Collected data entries

┄┄┄┄┄┄

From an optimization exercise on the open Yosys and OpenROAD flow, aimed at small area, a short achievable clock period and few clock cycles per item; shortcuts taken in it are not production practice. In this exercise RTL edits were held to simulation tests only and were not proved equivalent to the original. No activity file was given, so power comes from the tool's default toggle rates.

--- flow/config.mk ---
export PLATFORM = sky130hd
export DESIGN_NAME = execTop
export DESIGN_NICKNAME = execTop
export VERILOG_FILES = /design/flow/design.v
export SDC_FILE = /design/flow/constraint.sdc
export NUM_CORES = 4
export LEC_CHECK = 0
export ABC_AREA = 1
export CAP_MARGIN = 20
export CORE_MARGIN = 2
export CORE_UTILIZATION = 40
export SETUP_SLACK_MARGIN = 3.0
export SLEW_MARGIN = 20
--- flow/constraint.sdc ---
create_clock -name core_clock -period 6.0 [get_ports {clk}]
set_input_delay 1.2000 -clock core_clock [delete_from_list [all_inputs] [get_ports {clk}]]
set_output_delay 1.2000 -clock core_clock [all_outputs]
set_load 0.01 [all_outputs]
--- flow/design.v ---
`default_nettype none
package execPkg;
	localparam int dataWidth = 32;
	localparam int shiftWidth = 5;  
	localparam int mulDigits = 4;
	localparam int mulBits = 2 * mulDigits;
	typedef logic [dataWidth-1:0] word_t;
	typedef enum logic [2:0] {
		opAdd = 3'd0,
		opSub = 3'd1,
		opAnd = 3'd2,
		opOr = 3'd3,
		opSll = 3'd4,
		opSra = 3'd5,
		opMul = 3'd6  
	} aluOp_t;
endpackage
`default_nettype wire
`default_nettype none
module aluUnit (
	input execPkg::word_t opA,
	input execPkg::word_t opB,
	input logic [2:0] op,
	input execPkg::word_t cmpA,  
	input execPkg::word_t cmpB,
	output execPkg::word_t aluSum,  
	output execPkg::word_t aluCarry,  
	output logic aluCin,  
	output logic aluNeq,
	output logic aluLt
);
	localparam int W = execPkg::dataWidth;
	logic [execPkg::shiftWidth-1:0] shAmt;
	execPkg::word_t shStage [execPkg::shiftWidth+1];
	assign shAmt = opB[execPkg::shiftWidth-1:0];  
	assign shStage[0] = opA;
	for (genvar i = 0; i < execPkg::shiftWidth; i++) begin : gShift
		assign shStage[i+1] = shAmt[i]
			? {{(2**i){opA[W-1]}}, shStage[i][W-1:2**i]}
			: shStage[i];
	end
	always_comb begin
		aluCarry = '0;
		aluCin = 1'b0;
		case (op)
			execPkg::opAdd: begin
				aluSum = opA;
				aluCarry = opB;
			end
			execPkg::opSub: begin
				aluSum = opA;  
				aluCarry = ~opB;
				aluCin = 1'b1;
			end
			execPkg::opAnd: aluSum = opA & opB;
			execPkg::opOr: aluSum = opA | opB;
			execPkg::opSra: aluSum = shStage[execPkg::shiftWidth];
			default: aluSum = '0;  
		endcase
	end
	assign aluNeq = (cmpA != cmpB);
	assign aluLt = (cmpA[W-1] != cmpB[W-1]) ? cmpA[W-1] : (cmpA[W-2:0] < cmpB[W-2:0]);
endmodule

┄┄┄┄┄┄

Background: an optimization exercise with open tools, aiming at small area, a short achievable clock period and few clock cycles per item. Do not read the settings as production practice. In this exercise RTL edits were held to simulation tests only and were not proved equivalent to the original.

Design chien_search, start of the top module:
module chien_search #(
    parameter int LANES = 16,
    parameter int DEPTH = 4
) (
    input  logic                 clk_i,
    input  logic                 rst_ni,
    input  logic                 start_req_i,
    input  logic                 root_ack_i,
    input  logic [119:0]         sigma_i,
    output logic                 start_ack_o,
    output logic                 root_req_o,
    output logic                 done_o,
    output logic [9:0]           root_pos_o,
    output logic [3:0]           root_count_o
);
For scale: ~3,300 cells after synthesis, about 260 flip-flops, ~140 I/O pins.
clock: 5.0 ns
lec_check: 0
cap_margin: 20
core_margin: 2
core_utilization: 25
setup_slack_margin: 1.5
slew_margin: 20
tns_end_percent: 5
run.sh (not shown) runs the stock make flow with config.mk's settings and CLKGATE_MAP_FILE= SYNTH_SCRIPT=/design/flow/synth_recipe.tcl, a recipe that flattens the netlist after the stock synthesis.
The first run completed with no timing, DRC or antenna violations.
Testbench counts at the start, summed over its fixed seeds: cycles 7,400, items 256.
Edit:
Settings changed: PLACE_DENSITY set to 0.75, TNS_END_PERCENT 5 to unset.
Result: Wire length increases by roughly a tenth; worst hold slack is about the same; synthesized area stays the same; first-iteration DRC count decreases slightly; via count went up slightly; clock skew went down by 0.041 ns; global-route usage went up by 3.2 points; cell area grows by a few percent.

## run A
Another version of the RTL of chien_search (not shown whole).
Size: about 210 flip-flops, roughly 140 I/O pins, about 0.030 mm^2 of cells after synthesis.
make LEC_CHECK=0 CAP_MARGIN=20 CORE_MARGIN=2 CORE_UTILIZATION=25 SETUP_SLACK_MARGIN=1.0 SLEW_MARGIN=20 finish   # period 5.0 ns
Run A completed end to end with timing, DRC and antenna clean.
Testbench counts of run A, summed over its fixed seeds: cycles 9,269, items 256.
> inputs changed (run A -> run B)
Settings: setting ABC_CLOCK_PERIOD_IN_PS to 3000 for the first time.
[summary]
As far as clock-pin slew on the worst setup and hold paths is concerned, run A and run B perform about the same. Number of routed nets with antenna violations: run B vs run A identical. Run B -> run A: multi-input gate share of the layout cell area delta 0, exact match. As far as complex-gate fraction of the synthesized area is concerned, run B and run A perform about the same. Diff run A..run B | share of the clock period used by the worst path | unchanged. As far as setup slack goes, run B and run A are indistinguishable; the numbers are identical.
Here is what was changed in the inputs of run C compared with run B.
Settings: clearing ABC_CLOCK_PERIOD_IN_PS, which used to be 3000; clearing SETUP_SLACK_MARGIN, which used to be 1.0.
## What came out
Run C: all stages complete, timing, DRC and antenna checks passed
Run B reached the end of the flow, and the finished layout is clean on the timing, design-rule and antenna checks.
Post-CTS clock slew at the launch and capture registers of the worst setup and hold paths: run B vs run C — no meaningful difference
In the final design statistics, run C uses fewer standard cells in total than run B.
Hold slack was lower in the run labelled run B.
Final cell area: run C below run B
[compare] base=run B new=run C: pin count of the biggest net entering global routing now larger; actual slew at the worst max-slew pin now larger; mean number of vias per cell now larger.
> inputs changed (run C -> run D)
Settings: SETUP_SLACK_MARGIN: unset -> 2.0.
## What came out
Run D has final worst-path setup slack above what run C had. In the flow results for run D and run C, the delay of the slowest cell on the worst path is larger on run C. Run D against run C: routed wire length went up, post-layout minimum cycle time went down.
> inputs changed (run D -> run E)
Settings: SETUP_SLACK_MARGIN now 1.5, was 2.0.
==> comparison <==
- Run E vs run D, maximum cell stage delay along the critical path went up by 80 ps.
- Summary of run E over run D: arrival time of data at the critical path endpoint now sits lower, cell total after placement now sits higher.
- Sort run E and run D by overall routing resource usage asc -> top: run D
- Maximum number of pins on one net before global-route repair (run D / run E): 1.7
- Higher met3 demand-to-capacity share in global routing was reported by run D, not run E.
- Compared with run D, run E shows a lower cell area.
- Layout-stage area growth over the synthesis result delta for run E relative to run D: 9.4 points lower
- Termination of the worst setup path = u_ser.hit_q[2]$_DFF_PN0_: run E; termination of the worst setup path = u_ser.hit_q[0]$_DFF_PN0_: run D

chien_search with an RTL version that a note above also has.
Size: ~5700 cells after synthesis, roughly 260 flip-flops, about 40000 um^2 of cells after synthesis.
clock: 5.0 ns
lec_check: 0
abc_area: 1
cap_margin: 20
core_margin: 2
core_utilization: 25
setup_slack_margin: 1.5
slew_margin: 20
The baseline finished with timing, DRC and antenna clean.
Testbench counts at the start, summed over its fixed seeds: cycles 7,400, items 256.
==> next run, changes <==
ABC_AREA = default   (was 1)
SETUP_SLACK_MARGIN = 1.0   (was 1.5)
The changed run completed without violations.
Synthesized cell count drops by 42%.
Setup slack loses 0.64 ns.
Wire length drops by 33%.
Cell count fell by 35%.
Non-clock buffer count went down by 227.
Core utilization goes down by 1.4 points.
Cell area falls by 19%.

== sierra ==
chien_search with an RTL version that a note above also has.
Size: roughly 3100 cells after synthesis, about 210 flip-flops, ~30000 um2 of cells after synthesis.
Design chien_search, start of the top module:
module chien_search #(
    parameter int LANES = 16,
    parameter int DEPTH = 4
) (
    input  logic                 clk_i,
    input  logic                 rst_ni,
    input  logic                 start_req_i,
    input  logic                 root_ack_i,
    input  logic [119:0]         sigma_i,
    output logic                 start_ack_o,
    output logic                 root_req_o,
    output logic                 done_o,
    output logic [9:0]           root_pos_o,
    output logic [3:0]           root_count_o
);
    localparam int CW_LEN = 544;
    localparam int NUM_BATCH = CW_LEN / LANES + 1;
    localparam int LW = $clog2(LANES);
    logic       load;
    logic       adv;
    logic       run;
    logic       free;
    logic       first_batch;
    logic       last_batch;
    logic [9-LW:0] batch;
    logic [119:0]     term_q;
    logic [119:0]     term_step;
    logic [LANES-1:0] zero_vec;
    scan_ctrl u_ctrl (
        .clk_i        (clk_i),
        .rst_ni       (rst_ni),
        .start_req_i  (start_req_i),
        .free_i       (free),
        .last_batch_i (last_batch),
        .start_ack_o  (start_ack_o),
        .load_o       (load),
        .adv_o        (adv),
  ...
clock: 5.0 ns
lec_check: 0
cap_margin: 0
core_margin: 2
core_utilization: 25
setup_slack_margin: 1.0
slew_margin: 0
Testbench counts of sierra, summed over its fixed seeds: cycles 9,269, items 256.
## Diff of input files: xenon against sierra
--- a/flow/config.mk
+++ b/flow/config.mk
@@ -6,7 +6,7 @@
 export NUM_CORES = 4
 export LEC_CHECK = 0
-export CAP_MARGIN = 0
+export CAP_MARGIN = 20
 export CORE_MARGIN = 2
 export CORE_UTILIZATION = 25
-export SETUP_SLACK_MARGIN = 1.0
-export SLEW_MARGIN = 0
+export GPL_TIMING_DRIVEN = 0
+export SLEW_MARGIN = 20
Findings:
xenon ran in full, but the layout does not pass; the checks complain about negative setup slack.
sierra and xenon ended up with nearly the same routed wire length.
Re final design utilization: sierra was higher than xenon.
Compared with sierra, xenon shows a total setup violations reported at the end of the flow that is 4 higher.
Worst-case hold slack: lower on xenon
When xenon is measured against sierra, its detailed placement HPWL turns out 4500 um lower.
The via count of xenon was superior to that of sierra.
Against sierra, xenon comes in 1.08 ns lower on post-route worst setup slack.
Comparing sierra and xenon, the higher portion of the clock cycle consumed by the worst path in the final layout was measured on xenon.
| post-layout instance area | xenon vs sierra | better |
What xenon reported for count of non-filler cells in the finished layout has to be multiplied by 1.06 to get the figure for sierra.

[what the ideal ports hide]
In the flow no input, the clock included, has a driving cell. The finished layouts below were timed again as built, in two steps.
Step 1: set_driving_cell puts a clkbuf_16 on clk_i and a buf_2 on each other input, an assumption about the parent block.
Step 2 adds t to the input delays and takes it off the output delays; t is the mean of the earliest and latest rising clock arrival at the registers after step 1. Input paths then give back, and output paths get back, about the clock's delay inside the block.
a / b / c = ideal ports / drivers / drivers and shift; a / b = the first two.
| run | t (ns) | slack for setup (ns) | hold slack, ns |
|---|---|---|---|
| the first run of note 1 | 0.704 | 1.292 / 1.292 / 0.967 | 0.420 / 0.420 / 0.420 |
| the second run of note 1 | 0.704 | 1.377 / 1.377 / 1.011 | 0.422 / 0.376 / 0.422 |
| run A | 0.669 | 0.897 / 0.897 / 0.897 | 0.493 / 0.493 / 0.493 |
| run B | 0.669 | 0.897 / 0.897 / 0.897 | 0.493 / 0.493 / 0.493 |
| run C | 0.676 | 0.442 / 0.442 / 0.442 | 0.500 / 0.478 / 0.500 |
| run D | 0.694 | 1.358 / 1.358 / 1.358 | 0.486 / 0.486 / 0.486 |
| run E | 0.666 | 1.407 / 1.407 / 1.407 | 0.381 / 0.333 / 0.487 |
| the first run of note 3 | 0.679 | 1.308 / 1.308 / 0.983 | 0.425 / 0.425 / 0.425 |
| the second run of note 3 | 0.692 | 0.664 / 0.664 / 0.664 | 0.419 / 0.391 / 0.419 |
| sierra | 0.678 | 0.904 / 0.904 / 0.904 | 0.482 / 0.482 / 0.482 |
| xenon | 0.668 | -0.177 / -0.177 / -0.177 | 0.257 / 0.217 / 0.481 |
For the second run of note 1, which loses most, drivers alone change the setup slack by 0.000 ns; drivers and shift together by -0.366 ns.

┄┄┄┄┄┄

» EXERCISE
Find the word "items" in the records, and report each line that has it.

» SOLUTION FOR THIS PROBLEM
Testbench counts at the start, summed over its fixed seeds: cycles 7,400, items 256.
Testbench counts of run A, summed over its fixed seeds: cycles 9,269, items 256.
Testbench counts at the start, summed over its fixed seeds: cycles 7,400, items 256.
Testbench counts of sierra, summed over its fixed seeds: cycles 9,269, items 256.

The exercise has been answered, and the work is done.